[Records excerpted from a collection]
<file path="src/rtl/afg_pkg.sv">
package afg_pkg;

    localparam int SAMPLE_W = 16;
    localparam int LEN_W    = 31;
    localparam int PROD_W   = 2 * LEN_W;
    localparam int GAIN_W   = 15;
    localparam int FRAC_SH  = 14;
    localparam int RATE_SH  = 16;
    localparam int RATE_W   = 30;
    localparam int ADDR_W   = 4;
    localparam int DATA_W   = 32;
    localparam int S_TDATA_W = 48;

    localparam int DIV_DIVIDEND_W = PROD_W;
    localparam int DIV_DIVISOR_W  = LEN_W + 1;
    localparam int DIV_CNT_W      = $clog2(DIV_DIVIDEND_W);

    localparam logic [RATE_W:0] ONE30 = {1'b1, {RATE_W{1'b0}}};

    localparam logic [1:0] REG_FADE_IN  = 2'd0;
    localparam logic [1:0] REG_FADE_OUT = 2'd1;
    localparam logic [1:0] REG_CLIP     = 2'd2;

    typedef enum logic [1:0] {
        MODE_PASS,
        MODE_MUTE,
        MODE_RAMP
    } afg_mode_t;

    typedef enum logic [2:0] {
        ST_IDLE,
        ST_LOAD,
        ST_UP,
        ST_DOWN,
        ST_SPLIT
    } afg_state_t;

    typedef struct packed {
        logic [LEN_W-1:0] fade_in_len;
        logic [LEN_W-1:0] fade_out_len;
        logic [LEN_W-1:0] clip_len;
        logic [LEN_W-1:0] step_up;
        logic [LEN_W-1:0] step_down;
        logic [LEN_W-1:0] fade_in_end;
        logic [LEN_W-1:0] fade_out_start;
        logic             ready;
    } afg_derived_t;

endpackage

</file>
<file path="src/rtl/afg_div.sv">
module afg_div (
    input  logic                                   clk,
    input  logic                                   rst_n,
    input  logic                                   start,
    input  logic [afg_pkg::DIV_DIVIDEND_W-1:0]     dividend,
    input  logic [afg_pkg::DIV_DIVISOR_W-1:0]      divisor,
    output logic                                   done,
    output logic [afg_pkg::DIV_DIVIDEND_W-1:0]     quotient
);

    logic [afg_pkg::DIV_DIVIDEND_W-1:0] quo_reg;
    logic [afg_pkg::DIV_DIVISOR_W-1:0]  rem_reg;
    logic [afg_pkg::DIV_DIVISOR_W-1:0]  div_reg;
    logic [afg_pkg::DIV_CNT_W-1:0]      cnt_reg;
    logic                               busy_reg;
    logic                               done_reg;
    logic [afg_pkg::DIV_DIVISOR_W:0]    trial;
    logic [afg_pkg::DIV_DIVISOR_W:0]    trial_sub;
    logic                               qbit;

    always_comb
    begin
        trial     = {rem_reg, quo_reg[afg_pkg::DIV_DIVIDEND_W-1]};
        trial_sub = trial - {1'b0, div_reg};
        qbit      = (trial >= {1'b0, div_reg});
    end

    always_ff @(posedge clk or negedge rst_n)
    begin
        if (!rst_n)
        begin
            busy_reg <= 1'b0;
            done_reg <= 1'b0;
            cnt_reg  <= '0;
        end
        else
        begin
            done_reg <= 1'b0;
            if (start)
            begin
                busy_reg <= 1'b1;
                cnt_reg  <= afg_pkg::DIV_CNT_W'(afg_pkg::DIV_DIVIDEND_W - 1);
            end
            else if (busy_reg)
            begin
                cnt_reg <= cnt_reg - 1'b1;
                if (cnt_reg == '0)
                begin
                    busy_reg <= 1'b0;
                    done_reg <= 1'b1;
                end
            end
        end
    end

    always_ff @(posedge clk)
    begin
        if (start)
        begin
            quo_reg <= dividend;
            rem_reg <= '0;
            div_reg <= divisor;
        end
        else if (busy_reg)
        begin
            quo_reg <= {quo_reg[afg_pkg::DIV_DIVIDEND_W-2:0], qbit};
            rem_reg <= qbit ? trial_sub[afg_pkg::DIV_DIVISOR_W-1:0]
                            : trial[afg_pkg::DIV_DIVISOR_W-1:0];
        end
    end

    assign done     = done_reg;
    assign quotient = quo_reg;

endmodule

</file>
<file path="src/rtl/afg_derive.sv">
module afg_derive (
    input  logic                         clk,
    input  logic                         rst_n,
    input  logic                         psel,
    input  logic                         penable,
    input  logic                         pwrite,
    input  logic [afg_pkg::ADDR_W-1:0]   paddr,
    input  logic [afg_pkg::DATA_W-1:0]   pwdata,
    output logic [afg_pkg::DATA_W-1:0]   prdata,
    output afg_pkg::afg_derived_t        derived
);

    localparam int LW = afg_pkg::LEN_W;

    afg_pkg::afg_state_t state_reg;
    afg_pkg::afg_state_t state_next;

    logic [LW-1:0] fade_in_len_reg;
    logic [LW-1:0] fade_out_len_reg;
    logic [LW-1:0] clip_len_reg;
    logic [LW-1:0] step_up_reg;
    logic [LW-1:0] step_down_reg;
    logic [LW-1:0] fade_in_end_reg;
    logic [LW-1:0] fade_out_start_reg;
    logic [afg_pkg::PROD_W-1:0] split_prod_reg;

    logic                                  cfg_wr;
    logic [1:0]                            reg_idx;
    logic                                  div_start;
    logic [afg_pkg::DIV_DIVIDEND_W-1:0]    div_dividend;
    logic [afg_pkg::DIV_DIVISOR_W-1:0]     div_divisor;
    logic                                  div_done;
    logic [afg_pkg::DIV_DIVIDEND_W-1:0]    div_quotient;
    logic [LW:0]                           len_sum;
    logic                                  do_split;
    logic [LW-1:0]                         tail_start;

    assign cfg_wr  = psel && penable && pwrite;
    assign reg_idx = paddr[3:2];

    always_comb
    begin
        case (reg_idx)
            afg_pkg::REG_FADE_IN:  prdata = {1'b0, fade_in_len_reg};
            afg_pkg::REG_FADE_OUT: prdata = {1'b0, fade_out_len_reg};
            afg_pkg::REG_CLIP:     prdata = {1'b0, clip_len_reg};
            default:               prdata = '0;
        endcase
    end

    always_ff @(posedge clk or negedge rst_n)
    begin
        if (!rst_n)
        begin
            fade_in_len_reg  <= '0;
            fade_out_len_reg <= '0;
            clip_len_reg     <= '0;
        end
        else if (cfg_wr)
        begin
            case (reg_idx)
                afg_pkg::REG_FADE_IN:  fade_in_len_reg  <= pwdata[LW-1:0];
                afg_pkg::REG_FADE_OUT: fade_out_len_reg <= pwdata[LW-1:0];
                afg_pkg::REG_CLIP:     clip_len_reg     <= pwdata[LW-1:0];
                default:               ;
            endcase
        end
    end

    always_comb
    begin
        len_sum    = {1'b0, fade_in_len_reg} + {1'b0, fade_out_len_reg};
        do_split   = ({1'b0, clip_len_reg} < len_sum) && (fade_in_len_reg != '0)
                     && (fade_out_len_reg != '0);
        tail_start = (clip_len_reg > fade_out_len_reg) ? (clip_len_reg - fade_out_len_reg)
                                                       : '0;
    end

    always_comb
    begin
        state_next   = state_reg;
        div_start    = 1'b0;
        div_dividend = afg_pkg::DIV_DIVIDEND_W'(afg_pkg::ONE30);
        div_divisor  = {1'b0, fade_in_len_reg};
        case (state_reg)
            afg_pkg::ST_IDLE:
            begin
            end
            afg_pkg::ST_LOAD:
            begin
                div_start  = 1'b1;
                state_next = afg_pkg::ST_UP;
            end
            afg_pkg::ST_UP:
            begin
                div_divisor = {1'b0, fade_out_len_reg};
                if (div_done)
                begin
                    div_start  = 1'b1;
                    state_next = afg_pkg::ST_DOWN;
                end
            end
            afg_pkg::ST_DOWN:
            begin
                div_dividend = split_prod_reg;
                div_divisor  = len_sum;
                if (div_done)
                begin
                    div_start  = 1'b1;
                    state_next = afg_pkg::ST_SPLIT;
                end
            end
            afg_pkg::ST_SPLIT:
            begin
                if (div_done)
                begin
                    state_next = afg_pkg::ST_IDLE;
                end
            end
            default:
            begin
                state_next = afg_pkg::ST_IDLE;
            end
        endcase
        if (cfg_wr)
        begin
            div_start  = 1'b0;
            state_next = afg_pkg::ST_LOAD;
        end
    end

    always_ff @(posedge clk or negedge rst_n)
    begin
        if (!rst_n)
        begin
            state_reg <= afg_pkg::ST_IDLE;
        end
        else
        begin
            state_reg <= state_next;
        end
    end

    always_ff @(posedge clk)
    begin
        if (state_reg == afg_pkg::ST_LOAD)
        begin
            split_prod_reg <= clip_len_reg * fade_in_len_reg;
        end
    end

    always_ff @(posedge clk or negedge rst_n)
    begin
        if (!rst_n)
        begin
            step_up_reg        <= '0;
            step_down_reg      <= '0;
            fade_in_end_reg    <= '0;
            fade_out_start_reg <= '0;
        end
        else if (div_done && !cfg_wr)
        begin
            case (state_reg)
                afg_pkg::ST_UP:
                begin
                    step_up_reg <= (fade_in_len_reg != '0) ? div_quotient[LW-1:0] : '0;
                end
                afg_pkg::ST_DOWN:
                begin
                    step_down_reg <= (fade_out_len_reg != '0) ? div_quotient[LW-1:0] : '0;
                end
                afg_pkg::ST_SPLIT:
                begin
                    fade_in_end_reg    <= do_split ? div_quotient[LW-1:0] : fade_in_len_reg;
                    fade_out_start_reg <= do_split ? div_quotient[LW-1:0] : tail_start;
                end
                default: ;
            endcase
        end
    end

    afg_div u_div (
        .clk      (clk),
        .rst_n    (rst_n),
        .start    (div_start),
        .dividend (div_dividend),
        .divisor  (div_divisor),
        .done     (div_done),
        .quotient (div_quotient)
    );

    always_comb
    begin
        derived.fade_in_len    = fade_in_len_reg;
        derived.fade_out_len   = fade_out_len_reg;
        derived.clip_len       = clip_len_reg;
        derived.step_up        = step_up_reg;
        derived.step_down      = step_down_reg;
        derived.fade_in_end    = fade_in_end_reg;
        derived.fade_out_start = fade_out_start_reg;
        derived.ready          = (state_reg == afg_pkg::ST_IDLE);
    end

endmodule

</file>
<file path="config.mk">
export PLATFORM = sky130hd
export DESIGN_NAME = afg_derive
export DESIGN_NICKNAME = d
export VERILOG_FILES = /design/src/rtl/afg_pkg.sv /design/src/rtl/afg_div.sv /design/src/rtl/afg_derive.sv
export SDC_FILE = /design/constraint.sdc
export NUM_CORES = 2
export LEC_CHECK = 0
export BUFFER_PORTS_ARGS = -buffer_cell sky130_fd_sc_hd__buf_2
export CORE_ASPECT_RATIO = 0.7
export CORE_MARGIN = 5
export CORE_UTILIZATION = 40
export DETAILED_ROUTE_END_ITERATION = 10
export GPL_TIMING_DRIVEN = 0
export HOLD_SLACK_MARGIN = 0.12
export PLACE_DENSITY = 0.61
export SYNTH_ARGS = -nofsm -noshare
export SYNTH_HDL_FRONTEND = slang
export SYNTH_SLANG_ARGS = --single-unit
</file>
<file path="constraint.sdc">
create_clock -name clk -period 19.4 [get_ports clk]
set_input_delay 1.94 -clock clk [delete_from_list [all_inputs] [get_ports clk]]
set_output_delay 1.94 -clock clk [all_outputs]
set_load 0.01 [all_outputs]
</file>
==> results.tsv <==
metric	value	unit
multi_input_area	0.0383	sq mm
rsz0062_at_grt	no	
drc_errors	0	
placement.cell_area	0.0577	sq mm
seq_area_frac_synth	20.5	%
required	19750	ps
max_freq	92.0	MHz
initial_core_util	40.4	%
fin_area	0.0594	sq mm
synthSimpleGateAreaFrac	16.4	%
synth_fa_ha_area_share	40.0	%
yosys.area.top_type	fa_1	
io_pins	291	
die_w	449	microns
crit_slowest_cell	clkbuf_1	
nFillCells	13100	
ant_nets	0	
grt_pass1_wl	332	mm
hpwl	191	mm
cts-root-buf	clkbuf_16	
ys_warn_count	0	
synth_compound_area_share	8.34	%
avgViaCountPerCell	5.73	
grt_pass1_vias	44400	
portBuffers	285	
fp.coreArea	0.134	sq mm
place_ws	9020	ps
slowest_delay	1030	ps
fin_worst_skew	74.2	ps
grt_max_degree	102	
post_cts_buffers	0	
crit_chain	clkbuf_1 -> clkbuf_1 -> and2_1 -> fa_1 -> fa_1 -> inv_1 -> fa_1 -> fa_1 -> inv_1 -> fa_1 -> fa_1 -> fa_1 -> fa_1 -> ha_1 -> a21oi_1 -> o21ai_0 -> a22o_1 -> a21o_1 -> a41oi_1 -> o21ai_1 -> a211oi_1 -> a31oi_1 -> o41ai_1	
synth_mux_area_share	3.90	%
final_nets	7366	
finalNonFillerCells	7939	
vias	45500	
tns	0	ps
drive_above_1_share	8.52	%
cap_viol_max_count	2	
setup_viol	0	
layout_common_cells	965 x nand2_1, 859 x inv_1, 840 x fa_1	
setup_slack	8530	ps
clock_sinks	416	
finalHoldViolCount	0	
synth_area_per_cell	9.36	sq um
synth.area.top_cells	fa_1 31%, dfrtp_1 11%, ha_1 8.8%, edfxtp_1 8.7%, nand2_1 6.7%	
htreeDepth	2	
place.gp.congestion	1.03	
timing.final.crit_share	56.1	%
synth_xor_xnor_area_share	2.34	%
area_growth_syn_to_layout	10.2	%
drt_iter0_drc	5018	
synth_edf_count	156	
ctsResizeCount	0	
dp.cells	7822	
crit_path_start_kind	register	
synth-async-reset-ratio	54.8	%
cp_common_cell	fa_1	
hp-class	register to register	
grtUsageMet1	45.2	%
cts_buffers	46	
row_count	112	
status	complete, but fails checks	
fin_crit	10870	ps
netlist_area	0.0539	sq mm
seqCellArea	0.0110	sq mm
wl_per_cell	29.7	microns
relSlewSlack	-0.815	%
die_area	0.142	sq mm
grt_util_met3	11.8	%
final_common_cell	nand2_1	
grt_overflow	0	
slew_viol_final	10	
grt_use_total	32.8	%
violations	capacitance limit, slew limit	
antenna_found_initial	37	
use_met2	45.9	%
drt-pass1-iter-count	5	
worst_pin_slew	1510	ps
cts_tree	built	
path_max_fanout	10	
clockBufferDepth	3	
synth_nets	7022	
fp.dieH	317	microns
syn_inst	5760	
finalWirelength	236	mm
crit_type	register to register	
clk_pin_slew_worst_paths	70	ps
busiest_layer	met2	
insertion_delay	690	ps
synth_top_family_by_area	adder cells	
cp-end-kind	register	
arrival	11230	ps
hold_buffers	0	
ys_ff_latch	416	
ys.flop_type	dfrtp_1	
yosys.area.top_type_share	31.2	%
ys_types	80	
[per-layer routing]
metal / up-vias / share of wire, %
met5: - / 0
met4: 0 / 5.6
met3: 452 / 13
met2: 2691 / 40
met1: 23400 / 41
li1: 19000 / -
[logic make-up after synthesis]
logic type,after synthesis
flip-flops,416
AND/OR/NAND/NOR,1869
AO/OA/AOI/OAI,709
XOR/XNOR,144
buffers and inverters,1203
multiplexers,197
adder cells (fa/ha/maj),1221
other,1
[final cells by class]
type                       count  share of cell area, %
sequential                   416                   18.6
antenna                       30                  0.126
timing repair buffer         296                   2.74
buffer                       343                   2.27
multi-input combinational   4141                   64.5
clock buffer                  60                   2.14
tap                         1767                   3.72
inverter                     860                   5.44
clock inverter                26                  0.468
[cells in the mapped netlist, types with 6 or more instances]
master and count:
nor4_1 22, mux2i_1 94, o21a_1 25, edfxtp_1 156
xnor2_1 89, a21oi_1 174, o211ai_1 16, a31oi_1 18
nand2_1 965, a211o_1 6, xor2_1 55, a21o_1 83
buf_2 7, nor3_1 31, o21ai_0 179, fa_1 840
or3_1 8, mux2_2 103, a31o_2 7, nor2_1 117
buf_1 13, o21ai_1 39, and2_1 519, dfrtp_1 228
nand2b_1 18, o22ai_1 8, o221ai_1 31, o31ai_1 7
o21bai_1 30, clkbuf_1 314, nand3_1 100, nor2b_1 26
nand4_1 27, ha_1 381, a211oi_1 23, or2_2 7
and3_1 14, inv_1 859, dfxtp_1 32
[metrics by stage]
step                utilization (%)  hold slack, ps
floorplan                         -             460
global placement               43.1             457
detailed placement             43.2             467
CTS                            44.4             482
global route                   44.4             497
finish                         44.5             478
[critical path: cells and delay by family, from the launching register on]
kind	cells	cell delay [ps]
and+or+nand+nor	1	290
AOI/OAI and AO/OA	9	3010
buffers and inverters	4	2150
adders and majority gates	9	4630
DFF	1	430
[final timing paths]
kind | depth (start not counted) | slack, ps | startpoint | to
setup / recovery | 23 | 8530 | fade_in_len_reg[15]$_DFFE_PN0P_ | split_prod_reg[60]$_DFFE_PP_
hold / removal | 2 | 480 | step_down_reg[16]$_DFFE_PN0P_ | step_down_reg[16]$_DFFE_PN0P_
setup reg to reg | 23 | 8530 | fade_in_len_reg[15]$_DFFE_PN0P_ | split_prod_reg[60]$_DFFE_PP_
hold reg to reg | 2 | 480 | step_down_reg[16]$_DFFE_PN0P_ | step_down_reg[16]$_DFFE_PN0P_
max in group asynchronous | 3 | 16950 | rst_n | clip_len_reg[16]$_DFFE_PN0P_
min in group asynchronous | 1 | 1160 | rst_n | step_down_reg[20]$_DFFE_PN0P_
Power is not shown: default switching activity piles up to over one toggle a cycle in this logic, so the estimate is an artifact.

■ Description of the task
Search the entries above for the string "yosys". Copy each line that holds it.

■ Reply
yosys.area.top_type	fa_1	
yosys.area.top_type_share	31.2	%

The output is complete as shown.